Читаем Острова утопии. Педагогическое и социальное проектирование послевоенной школы (1940—1980-е) полностью

Николай Малофеев утверждает, что в 1940-х – начале 1950-х годов вся система специального образования «переживала пору стагнации»196. Исходя из предпосылки, согласно которой увеличение политической свободы «неминуемо приводит к позитивным переменам» в жизни аномальных детей, этот ученый настаивает, что специальное образование смогло значительно расшириться и стать более дифференцированным только после XX съезда партии в 1956 году и начала хрущевской «оттепели»197.

Однако другие исследования предлагают более нюансированную периодизацию. Как становится ясно из новых публикаций, по сравнению с 1930-ми – началом 1940-х в послевоенное десятилетие сталинизм приобрел «качественно иной характер»198. По лаконичной формулировке Юлиане Фюрст, Полли Джонс и Сьюзан Морриси, послевоенные годы стали временем «политического утопизма …, беспокойства и безоглядных надежд»199. В этот период некоторые социальные акторы пытались (хотя большей частью безуспешно) актуализировать принципы гуманности и «перезапустить» менее репрессивную социальную политику, характерную для советского проекта первого послереволюционного десятилетия.

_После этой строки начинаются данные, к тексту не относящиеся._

File: src/cds_pkg.sv
`timescale 1ns / 1ps
// Shared types, constants and the segment decoder for the clock display scan block.
// No dependencies; every other file of the block imports this package.
package cds_pkg;

  localparam int unsigned NumDigits      = 4;
  localparam int unsigned MaxSteps       = 5;
  localparam int unsigned QueueDepthDflt = 2;
  localparam int unsigned DelayReset     = 5;

  localparam logic [6:0] SegDash = 7'h40;
  localparam logic [6:0] SatMax  = 7'd99;

  typedef enum logic [2:0] {
    KIND_TIME      = 3'd0,
    KIND_BLINK_HRS = 3'd1,
    KIND_BLINK_MIN = 3'd2,
    KIND_DASH_HRS  = 3'd3,
    KIND_DASH_MIN  = 3'd4
  } kind_e;

  typedef struct packed {
    logic [2:0] kind;
    logic [6:0] hours;
    logic [6:0] minutes;
    logic [5:0] seconds;
  } req_t;

  typedef struct packed {
    logic [3:0] digit_on;
    logic [6:0] segments;
    logic [1:0] dwell_units;
    logic       colon_on;
    logic       last;
  } res_t;

  typedef struct packed {
    logic [NumDigits-1:0] digit_on;
    logic [6:0]           segments;
    logic [1:0]           dwell_units;
  } step_t;

  typedef struct packed {
    step_t [MaxSteps-1:0] steps;
    logic [2:0]           cnt;
    logic                 colon;
  } plan_t;

  typedef struct packed {
    step_t [1:0] s;
    logic [1:0]  cnt;
  } group_t;

  function automatic logic [6:0] seg7(input logic [3:0] d);
    logic [6:0] s;
    case (d)
      4'd0:    s = 7'h3F;
      4'd1:    s = 7'h06;
      4'd2:    s = 7'h5B;
      4'd3:    s = 7'h4F;
      4'd4:    s = 7'h66;
      4'd5:    s = 7'h6D;
      4'd6:    s = 7'h7D;
      4'd7:    s = 7'h07;
      4'd8:    s = 7'h7F;
      4'd9:    s = 7'h6F;
      default: s = 7'h00;
    endcase
    return s;
  endfunction

endpackage

File: src/clock_display_scan.sv
`timescale 1ns / 1ps
// The first scan result appears after the request is written into the plan queue and then registered by the sequencer.
// Throughput: one result per cycle while a plan is queued; a request gives one to five results, set by its step count.
// A small plan queue lets new requests enter while the sequencer emits earlier ones.
// Reset (asynchronous, active low) empties the queue and sets the dwell unit register to 5.
// Results cannot be stalled by the receiver. Depends on cds_pkg and the cds_* modules.
module clock_display_scan #(
  parameter int unsigned QueueDepth = cds_pkg::QueueDepthDflt
) (
  input  logic          clk_i,
  input  logic          rst_ni,
  input  logic          start_i,
  output logic          busy_o,
  input  cds_pkg::req_t req_i,
  output logic          res_valid_o,
  output cds_pkg::res_t res_o,
  input  logic          cfg_we_i,
  input  logic [15:0]   cfg_wdata_i
);
  import cds_pkg::*;

  plan_t       plan, head;
  logic        full, head_valid, pop;
  logic [15:0] dwell_unit_q;

  // The dwell unit is held for software; the scan sequence itself does not depend on it.
  always_ff @(posedge clk_i or negedge rst_ni) begin
    if (!rst_ni) begin
      dwell_unit_q <= 16'(DelayReset);
    end else if (cfg_we_i) begin
      dwell_unit_q <= cfg_wdata_i;
    end
  end

  cds_front u_front (
    .req_i  (req_i),
    .plan_o (plan)
  );

  cds_queue #(
    .Depth (QueueDepth)
  ) u_queue (
    .clk_i        (clk_i),
    .rst_ni       (rst_ni),
    .push_i       (start_i),
    .plan_i       (plan),
    .pop_i        (pop),
    .full_o       (full),
    .head_valid_o (head_valid),
    .head_o       (head)
  );

  cds_back u_back (
    .clk_i        (clk_i),
    .rst_ni       (rst_ni),
    .head_valid_i (head_valid),
    .head_i       (head),
    .pop_o        (pop),
    .res_valid_o  (res_valid_o),
    .res_o        (res_o)
  );

  assign busy_o = full;

`ifndef SYNTHESIS
  a_cfg_write: assert property (@(posedge clk_i) disable iff (!rst_ni)
    cfg_we_i |=> dwell_unit_q == $past(cfg_wdata_i))
    else $error("dwell unit register not written");
  a_result_follows: assert property (@(posedge clk_i) disable iff (!rst_ni)
    (start_i && !busy_o && !head_valid) |-> ##2 res_valid_o)
    else $error("accepted request on an idle block gave no result");
  a_busy_when_full: assert property (@(posedge clk_i) disable iff (!rst_ni)
    busy_o |-> head_valid)
    else $error("busy with an empty queue");
`endif

endmodule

Формы, в которых в этом направлении историографии обсуждается советское послевоенное отношение к социально маргинализированным группам, отражают двойственность и противоречивость развития позднего сталинизма200. Так, например, Юлиане Фюрст наряду со стремлением государства изъять трудновоспитуемых детей из общества выявляет и противоположную тенденцию, связанную с попытками их «спасения»201. Мария Майофис утверждает, что требование осуществлять «индивидуальный подход» и созвучный программе педологов тезис «любить, знать и постоянно искать в каждом хорошее» лежали в основе вышедшей в 1949 году книги Фриды Вигдоровой «Мой класс». Майофис также обращает внимание на педагогические проекты тогдашнего министра образования А.Г. Калашникова, который стремился несколько гуманизировать образовательную сферу202.

По примеру Фюрст и Майофис я хотела бы проследить, насколько было возможно в период между осуждением педологии в 1936 году и либерализацией режима в конце 1950-х осуществлять реабилитационный подход по отношению к детскому аномальному поведению. Этот подход, по сути, был много гуманнее криминализирующего.

Душевное здоровье детей и потребность восстановить их психологическую стабильность волновали после Второй мировой войны не только советских психиатров. Историк Тара Зара отмечает, что в странах Западной Европы в это время «распад семьи в военное время … все чаще воспринимался как потенциальный источник психологической травмы для отдельных детей»203. Сью Уиткрофт описывает, что в Великобритании Вторая мировая война вызвала рост внимания и инвестиций в учреждения для лечения аномальных детей. В этой стране существовал Совет по охране детства, который еще до войны пропагандировал индивидуализированный подход к детям, проявлявшим различные поведенческие девиации и симптомы нервного расстройства. Однако только в первой половине 1940-х Совет выработал новый взгляд на эмоциональное здоровье детей и инициировал изучение связи между их физическим и душевным здоровьем. «Социальная дезадаптация» была признана в Британии новой официальной категорией инвалидности в 1944-м. Таким образом, несмотря на то что двойственное представление о детях как жертвах и детях как угрозе было основой деятельности служб социальной защиты детей в Британии начиная с 1870-х годов, Вторая мировая война ускорила формирование представлений об эмоциональной уязвимости детей, влекущей самые серьезные последствия и для них самих, и для общества204.

Исследования истории инвалидности в Западной Европе и США рассматривают различные практики направления детей, чье поведение представлялось девиантным, в коррекционные учреждения разных типов. Так, по мнению Уиткрофт, появление новой категории «социально дезадаптированных» способствовало тому, что многие люди, ранее не считавшиеся инвалидами, теперь были признаны таковыми. Действительно, после войны в сферу деятельности медицины и специального образования попали дети с весьма разнообразными потребностями. Их пребывание в лечебных учреждениях могло еще больше обострить детские проблемы и закрепить «аномальность» их идентичности. Энн Борсей, Памела Дэйл и Анджела Тернер подвергают резкой критике цели и дисциплинирующую роль медицинских экспертов, подчеркивая, что именно из-за признания за аномальными детьми права на защиту наблюдение за ними резко усиливалось (парадокс лечения/контроля)205. Дэвид Райт пишет, что врачи все сильнее требовали установления собственной юрисдикции над детьми с проблемами в обучении, игнорируя при этом голоса родителей и самих детей206.